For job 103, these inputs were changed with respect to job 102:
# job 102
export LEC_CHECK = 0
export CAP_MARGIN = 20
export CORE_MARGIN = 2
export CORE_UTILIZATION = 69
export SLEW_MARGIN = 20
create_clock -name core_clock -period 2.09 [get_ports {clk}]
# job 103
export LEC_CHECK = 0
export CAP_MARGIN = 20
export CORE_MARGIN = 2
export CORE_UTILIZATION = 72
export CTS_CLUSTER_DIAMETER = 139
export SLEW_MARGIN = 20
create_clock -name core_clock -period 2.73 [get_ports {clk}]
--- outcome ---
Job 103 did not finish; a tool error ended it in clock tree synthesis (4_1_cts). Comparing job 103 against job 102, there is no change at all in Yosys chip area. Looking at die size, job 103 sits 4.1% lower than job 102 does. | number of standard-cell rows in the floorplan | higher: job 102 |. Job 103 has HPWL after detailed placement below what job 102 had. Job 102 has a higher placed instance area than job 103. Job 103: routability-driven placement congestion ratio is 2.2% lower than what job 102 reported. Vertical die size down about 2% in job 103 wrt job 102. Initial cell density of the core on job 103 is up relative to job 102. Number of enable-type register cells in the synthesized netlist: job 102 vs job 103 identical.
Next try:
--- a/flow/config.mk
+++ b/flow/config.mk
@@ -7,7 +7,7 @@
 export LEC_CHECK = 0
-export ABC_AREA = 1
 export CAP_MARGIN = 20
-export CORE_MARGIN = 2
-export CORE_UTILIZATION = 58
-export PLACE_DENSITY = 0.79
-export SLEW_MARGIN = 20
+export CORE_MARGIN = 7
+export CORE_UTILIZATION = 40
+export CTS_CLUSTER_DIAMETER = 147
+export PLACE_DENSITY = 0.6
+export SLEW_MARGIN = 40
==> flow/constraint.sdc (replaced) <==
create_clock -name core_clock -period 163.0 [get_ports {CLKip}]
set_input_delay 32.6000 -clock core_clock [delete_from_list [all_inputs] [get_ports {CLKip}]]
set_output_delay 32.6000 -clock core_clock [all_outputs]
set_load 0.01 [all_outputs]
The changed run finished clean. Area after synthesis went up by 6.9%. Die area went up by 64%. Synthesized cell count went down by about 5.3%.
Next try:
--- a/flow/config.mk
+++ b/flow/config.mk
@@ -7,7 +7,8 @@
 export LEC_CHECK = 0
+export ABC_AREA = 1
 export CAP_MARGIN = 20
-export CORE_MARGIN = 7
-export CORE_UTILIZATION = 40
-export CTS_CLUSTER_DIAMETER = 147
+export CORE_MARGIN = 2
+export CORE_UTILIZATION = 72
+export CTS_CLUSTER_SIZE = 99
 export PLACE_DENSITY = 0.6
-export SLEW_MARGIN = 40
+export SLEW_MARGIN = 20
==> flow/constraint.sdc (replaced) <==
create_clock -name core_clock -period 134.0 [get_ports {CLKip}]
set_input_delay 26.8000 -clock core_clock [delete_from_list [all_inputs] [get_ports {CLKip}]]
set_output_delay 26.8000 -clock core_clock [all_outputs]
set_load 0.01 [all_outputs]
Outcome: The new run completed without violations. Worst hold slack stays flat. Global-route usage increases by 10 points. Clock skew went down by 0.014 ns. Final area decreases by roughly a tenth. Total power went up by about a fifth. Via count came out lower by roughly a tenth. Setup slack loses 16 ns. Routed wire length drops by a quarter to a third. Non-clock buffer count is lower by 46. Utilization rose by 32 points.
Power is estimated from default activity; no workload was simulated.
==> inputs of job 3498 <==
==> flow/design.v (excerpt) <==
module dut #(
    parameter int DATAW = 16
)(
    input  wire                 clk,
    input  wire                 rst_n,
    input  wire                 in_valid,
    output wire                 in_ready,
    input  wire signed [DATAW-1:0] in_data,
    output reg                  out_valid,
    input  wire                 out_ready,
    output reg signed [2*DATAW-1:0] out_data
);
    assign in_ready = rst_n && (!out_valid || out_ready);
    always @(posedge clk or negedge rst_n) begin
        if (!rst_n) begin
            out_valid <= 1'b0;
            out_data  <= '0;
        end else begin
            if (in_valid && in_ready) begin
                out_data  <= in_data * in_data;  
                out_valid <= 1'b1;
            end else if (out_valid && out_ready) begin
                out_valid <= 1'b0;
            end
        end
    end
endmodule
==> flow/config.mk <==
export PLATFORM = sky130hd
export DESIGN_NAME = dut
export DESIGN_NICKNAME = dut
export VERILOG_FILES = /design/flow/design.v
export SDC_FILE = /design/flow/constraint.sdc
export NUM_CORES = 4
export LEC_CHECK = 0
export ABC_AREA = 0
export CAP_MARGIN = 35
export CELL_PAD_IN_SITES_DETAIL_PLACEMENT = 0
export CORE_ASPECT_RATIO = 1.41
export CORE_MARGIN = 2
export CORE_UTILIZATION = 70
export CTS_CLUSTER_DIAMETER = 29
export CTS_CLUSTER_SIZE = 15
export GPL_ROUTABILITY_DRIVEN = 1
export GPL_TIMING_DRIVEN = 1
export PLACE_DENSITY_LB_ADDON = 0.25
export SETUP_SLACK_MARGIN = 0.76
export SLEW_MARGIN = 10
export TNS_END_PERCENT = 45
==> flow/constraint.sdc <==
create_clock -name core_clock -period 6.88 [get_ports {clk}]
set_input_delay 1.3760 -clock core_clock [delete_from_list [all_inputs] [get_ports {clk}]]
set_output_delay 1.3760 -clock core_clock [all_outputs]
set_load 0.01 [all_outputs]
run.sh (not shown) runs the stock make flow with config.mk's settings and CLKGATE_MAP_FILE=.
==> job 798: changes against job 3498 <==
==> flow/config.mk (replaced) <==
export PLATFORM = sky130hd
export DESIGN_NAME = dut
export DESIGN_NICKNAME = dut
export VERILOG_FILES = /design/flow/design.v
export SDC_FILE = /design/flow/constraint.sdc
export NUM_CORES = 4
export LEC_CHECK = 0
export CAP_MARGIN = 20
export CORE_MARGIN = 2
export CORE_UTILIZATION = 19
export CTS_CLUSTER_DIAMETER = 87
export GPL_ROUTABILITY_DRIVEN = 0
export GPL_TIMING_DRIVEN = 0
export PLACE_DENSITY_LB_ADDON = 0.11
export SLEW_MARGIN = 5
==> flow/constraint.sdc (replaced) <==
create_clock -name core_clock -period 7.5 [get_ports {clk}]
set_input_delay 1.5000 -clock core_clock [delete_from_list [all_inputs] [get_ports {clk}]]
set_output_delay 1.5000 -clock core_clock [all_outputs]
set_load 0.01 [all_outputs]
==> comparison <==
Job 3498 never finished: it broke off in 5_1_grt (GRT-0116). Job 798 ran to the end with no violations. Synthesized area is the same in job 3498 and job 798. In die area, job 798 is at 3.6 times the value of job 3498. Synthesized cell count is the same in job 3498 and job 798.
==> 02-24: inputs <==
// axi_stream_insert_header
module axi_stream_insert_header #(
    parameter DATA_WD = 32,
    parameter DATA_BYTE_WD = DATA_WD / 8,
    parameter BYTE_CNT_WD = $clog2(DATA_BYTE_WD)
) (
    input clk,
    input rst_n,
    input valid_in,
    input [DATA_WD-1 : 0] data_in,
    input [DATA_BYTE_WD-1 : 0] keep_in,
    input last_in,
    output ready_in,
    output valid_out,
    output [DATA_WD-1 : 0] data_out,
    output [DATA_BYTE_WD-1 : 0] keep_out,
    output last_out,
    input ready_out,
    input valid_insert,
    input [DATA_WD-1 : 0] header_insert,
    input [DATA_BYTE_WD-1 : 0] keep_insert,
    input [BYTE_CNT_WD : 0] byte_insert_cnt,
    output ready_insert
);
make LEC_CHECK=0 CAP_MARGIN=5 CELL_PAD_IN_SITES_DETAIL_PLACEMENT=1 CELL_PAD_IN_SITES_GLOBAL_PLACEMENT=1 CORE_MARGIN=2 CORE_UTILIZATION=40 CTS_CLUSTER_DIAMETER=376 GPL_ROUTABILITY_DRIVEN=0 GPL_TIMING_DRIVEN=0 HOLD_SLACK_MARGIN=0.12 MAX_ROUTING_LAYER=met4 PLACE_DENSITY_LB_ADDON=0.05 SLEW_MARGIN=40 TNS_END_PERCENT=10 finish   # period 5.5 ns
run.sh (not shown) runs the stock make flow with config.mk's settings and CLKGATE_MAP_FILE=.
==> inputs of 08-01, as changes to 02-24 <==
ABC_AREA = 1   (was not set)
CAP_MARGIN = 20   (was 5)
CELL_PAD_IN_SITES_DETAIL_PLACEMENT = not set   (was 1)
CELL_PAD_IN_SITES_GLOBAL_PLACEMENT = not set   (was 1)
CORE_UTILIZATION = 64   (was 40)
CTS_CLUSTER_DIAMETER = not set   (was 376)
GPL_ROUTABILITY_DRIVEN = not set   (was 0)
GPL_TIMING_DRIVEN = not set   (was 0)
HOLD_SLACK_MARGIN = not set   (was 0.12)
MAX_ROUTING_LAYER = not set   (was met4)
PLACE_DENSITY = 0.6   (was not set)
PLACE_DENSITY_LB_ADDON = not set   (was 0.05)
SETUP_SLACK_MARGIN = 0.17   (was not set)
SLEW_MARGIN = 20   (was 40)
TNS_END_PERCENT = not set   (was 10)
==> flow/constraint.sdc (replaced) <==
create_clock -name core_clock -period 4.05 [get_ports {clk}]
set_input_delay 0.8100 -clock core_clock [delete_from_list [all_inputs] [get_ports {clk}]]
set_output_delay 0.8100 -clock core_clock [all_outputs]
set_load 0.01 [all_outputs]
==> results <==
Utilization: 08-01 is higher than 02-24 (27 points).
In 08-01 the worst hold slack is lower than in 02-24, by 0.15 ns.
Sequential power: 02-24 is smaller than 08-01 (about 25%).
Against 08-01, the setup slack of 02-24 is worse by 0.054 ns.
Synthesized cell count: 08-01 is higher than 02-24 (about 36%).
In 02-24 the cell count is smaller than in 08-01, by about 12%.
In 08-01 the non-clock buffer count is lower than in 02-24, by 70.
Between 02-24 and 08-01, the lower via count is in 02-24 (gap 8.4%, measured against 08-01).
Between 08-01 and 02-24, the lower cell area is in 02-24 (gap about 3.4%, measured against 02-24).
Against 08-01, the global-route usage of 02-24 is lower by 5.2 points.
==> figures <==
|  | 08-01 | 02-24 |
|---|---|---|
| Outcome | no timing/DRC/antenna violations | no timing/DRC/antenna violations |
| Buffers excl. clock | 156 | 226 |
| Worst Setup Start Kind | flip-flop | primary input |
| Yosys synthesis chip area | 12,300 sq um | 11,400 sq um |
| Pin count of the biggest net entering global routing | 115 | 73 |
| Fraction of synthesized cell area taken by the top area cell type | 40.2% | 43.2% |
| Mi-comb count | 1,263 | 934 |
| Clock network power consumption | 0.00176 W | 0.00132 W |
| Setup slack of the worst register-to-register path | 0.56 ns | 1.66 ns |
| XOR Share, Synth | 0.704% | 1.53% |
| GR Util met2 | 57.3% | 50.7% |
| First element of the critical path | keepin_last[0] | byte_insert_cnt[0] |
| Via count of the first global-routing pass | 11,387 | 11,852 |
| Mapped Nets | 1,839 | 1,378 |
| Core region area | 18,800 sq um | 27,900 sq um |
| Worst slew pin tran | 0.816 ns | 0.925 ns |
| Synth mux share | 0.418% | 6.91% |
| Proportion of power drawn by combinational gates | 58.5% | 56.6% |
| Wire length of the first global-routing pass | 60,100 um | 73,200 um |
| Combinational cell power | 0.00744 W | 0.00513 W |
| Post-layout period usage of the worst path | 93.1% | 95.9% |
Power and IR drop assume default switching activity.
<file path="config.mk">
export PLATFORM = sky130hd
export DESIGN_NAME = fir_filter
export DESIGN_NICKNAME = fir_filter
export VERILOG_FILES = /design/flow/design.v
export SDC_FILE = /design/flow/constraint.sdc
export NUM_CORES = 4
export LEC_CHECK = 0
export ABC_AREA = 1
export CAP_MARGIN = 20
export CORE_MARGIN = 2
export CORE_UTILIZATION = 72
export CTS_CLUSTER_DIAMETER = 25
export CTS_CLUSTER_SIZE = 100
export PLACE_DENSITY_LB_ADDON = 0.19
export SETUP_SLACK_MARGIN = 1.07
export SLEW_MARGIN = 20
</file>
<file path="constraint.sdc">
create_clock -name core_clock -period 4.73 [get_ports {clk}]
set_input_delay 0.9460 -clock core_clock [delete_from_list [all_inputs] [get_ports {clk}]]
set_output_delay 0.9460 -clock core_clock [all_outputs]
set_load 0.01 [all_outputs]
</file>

-=-=-

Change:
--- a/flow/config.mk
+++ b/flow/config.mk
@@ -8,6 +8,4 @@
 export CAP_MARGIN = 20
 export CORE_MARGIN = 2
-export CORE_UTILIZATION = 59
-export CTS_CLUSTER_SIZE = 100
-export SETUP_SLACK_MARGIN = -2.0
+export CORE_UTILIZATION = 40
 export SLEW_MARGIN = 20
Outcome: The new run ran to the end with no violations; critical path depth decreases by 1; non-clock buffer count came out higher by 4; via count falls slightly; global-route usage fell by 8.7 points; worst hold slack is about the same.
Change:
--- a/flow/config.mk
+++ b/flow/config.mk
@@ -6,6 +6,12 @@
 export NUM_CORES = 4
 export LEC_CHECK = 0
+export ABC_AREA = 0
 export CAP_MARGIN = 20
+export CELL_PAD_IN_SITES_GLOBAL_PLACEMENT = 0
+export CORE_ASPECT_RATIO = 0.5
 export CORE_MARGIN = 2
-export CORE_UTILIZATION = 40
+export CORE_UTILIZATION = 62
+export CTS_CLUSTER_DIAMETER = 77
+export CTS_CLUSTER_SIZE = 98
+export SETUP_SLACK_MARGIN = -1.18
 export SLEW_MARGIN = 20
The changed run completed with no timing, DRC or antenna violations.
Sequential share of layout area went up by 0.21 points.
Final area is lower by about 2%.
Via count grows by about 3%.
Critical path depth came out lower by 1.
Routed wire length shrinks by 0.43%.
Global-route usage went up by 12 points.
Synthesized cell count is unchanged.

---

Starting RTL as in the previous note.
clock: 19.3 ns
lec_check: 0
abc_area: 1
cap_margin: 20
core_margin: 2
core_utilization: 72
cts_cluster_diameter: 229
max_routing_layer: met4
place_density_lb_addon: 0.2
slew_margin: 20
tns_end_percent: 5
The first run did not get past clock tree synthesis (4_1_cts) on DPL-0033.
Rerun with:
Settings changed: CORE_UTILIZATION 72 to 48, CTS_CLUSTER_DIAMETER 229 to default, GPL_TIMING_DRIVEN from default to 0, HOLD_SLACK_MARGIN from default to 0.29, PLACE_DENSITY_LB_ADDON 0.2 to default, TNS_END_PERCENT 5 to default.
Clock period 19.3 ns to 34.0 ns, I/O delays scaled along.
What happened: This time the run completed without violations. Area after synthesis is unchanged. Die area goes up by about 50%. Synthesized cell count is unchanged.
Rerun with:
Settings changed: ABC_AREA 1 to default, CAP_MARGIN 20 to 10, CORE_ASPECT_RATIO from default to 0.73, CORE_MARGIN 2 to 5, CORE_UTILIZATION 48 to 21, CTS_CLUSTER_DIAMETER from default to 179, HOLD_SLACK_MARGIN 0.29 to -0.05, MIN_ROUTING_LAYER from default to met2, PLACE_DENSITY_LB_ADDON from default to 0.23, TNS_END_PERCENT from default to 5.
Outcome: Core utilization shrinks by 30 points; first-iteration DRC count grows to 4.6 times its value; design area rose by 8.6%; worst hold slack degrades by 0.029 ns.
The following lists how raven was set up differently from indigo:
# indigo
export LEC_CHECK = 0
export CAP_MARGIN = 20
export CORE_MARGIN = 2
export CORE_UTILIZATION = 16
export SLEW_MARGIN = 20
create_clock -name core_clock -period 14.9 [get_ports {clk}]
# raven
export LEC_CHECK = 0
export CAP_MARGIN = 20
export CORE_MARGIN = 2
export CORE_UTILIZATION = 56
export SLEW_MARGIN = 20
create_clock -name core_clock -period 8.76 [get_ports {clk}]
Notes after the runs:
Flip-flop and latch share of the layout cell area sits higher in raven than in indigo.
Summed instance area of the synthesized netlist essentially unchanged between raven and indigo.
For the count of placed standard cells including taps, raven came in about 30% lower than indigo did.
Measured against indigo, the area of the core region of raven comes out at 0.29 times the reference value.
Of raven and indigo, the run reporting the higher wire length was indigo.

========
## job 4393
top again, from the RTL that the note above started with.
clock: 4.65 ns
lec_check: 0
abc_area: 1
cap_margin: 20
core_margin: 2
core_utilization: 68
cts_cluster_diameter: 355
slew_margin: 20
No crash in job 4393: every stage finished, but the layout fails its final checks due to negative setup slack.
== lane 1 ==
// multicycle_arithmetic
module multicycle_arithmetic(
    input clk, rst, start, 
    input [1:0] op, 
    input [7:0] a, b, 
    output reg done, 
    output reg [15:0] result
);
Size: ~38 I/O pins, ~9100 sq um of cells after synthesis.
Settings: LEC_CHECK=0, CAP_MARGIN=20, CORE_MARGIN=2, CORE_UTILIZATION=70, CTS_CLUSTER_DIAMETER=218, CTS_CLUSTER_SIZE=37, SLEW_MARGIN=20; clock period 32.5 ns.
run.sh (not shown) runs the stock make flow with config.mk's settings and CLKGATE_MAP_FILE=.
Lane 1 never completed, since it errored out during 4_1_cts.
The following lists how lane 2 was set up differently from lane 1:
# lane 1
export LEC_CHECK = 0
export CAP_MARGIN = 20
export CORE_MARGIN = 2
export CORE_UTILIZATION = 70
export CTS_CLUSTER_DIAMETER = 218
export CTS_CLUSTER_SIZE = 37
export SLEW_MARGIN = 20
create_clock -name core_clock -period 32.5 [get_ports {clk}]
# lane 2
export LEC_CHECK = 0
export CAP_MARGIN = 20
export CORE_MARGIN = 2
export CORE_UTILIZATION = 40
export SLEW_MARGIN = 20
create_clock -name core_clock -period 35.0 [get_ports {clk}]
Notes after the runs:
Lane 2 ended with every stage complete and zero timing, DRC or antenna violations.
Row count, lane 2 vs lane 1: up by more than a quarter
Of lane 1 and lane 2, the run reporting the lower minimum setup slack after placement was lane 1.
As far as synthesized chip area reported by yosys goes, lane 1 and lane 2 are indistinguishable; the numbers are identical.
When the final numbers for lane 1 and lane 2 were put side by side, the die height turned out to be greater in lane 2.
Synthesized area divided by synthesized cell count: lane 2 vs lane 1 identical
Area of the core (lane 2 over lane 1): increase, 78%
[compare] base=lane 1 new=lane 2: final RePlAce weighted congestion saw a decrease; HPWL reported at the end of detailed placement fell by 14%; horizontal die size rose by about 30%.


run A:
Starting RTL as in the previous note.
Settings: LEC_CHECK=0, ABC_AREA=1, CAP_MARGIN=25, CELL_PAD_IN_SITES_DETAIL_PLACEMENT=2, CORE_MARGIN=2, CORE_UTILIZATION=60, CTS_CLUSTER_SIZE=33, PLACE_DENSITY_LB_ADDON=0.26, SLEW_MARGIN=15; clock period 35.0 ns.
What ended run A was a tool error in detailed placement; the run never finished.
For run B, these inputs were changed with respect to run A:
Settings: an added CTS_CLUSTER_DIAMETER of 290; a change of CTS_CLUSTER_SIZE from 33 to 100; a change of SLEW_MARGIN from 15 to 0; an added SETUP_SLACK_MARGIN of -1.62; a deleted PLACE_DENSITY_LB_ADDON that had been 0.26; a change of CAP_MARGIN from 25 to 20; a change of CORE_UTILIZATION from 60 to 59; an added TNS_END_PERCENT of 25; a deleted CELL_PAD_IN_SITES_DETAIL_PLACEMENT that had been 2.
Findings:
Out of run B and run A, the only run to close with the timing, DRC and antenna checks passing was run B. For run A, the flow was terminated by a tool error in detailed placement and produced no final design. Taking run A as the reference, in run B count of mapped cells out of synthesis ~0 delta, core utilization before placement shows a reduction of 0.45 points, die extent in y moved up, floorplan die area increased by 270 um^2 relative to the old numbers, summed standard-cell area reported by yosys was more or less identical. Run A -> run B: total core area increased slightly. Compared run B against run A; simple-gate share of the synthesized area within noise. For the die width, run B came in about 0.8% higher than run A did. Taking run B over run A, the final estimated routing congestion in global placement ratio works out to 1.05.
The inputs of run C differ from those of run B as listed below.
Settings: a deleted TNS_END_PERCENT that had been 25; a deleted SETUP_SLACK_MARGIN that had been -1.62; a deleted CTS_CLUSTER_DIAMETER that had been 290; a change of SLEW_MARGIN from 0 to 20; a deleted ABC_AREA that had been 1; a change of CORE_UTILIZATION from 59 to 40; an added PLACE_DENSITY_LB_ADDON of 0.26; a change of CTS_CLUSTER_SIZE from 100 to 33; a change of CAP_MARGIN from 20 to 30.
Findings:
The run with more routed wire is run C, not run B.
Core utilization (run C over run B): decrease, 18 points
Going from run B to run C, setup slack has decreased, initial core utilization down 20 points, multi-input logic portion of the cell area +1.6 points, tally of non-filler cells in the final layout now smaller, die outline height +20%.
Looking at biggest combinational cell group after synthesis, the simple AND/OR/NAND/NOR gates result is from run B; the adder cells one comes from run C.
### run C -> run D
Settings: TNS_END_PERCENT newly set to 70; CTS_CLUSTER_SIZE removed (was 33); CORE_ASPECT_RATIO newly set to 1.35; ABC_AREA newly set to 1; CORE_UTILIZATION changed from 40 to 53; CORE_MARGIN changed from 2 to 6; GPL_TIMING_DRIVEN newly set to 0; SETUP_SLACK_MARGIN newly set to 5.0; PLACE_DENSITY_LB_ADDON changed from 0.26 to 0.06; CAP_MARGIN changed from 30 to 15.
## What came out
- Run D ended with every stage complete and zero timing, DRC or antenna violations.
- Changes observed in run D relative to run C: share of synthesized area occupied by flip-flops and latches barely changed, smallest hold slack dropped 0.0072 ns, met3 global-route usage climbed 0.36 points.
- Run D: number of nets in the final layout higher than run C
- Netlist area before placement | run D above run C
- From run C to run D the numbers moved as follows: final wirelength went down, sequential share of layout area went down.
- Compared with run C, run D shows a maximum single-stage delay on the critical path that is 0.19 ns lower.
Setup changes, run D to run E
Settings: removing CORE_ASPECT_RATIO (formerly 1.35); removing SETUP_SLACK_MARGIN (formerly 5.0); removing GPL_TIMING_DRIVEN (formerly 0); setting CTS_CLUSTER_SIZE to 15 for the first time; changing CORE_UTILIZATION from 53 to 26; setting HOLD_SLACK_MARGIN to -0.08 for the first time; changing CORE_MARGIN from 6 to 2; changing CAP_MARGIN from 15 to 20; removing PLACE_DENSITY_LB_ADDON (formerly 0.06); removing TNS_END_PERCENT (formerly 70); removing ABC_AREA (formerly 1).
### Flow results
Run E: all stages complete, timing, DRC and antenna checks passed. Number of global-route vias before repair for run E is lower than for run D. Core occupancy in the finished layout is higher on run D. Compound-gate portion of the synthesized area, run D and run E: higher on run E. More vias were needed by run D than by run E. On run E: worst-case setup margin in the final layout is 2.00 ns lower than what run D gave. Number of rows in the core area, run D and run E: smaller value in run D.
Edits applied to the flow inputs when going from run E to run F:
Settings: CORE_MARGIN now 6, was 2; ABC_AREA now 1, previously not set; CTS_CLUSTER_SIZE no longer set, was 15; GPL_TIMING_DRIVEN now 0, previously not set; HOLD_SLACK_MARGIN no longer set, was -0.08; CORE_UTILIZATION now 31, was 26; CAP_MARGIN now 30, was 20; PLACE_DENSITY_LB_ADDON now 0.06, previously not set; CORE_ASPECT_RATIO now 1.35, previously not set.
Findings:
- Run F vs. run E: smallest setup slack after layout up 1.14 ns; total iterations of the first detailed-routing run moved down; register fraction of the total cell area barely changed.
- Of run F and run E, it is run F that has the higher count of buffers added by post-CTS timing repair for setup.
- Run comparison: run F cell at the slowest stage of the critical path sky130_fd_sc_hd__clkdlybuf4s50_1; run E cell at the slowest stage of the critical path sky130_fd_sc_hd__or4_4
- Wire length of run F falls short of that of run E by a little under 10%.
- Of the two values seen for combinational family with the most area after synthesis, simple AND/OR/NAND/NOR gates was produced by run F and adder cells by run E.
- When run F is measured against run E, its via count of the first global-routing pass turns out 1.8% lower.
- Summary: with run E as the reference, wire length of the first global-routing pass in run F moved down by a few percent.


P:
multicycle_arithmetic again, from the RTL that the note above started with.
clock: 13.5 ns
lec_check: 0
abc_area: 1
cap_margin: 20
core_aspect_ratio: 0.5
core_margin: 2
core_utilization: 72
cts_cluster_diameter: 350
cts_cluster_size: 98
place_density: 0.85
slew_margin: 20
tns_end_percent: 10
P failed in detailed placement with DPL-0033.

-=-=-

ASSIGNMENT —
Check every line above for the string "decreases", and copy the ones that have it.

RESULT OF THIS TASK —
Outcome: The new run completed without violations. Worst hold slack stays flat. Global-route usage increases by 10 points. Clock skew went down by 0.014 ns. Final area decreases by roughly a tenth. Total power went up by about a fifth. Via count came out lower by roughly a tenth. Setup slack loses 16 ns. Routed wire length drops by a quarter to a third. Non-clock buffer count is lower by 46. Utilization rose by 32 points.
Outcome: The new run ran to the end with no violations; critical path depth decreases by 1; non-clock buffer count came out higher by 4; via count falls slightly; global-route usage fell by 8.7 points; worst hold slack is about the same.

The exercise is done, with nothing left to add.